Die Trainer Wölfler und Hias Leitner hatten auf den Pisten „Pongau“am Fünferkar und „Lungau“am eigentlichen Zehnerkar zwei selektive Kurse ausgeflaggt. Für die Überraschung des Tages sorgte der 17-jährige Arlberger Hannes Spiess, der das Rennen gewann. Arrivierte Läufer blieben geschlagen, als bester landete Alois Morgenstern an dritter Stelle, unmittelbar gefolgt von dem Salzburger Talent Josef Rattensberger aus Kaprun. Zeiten von Vorläufern blieben wie üblich „geheim“, doch sickerte durch, dass Annemarie Moser etwa an 20. Stelle gelandet wäre. Also eine gelungene Generalprobe, wie auch Wölfler feststellte. Das erste Rennen nach der langen Pause folgte wenig später in Haus im Ennstal, wo sie in der ersten Abfahrt zum Tauerncup hinter ihrer 15-jährigen Schwester Cornelia Pröll Zweite wurde; wegen eines Sturzes im Zielraum verzichtete sie auf das zweite Rennen.

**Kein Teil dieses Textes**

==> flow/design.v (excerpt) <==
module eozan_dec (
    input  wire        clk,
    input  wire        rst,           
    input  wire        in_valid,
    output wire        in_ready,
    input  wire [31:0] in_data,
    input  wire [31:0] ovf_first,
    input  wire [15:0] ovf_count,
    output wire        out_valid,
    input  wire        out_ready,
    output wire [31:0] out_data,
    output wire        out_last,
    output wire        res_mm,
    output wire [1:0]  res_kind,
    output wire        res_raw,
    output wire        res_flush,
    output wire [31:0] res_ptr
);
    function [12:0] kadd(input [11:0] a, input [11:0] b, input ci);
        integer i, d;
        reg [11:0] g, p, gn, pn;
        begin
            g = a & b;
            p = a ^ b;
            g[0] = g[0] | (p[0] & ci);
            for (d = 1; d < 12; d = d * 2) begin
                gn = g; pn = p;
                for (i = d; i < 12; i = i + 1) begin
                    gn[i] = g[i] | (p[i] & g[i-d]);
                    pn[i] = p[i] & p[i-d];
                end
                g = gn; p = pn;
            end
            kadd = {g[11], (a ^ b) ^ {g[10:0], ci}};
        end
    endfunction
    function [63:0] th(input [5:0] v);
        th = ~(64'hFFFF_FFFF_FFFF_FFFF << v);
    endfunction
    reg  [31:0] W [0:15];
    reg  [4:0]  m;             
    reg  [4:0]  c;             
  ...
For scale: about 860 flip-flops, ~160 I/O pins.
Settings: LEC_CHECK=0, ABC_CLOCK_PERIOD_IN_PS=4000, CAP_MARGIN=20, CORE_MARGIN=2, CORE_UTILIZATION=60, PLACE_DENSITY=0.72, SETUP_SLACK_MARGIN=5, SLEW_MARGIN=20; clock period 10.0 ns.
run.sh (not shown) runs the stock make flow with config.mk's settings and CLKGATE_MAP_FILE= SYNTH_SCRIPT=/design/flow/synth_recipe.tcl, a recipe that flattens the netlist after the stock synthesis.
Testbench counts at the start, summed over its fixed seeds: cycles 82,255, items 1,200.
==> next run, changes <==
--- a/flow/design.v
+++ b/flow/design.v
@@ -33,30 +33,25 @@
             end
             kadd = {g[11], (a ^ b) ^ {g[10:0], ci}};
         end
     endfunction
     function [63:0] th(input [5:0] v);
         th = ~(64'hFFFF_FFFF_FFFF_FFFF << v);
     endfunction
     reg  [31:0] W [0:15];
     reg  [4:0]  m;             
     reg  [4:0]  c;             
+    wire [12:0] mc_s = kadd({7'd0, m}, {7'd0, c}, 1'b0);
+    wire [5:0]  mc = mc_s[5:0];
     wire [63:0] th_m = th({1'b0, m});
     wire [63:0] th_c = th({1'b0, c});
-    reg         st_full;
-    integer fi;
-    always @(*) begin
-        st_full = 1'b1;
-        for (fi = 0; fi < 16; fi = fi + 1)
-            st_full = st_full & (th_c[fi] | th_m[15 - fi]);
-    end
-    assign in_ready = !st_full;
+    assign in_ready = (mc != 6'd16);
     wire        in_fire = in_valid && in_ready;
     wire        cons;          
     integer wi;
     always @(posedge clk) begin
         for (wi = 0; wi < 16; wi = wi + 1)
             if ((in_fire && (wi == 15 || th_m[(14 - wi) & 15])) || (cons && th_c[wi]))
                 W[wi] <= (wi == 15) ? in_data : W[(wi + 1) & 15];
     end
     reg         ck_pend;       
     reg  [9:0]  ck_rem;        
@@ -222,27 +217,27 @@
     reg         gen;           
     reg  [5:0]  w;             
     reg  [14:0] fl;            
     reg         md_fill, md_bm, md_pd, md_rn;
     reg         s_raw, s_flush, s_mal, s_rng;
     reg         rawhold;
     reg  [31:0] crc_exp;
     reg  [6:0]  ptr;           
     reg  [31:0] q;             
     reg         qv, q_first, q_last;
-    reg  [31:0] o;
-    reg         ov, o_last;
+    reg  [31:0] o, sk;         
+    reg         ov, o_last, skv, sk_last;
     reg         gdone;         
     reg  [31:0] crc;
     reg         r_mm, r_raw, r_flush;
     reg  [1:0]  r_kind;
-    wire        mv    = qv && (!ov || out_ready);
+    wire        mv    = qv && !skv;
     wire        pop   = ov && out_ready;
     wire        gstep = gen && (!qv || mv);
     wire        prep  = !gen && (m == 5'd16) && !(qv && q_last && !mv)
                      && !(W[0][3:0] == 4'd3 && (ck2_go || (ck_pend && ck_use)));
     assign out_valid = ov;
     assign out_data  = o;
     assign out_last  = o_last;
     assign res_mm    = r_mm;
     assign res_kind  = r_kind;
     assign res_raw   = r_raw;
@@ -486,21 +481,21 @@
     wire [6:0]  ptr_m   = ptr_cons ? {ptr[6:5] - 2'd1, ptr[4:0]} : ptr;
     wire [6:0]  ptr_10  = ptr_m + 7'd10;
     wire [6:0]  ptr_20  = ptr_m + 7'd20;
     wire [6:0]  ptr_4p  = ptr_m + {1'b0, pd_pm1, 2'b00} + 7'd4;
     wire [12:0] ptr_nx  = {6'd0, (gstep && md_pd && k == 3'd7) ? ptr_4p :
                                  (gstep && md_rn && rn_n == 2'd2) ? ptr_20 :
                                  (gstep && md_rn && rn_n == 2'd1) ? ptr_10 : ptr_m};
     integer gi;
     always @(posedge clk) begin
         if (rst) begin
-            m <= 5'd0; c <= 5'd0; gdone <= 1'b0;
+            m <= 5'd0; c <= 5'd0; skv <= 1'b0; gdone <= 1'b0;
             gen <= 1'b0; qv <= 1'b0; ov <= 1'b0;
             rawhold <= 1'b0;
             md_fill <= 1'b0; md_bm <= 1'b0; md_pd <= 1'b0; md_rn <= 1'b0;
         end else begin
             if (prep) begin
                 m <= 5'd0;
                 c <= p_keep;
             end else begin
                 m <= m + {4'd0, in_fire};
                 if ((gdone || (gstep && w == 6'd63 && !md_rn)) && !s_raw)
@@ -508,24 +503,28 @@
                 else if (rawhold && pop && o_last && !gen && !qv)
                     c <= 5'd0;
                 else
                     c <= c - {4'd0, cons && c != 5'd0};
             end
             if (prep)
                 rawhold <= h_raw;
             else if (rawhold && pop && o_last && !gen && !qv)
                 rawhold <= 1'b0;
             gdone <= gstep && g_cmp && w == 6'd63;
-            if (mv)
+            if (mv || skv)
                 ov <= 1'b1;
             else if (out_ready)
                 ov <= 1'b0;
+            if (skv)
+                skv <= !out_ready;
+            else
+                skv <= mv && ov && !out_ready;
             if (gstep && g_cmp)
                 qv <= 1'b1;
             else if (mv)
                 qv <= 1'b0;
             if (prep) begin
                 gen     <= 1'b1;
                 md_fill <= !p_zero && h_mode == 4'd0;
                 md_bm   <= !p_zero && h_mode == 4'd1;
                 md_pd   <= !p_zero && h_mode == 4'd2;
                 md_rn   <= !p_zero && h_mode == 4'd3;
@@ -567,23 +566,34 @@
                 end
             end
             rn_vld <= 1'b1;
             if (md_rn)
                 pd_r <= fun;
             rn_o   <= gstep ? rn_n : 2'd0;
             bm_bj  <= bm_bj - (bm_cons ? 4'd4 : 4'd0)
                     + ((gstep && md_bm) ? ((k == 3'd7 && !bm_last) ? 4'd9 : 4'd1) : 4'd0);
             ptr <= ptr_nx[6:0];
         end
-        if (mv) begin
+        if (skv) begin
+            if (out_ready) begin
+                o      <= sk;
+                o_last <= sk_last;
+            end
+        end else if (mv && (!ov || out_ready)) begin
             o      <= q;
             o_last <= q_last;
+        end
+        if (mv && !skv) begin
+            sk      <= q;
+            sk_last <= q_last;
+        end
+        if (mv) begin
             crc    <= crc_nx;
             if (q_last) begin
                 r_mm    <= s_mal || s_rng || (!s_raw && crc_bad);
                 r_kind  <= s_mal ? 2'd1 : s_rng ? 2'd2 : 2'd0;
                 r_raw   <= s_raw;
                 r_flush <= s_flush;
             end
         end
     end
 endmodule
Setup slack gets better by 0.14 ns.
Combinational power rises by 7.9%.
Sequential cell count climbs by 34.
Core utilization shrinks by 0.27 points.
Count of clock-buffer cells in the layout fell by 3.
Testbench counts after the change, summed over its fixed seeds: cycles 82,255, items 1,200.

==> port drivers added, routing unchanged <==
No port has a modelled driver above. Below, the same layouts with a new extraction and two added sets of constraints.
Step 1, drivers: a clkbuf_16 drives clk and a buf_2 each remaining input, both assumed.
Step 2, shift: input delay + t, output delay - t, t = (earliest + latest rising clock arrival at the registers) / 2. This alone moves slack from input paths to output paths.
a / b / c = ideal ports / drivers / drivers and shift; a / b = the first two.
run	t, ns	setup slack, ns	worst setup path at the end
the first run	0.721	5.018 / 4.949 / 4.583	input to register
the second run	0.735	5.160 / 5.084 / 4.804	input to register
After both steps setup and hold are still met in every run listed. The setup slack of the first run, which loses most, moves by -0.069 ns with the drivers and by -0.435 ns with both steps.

Dafür rückte die Rückkehr in den Weltcup, den sie fünf Mal als Gesamtsiegerin verlassen hatte, immer näher. Cheftrainer Claus Derganc gab für Val d’Isère grünes Licht. Annemarie Moser fuhr in beiden Trainingsläufen Bestzeit, das Rennen wurde wegen irregulärer Bedingungen abgebrochen. Im folgenden Riesentorlauf stand sie als Dritte schon wieder auf dem Podest und eine Woche später erlebte die Konkurrenz die „alte“Annemarie Moser wieder: Sie gewann die Abfahrt in Cortina d’Ampezzo mit 1,63 Sekunden Vorsprung. Es war ihr 42. Sieg im Weltcup, dem noch 20 weitere und ein sechster Gesamtsieg folgen sollten. Ihren sportlichen Lebenstraum erfüllte sie sich am 17. Februar 1980 mit dem Olympiasieg in der Abfahrt in Lake Placid. Vier Wochen später gab sie ihren Rücktritt vom Rennsport bekannt – dieses Mal war er endgültig. Die vier Jahre zuvor in Obertauern begonnene Plagerei hat sich jedenfalls bezahlt gemacht.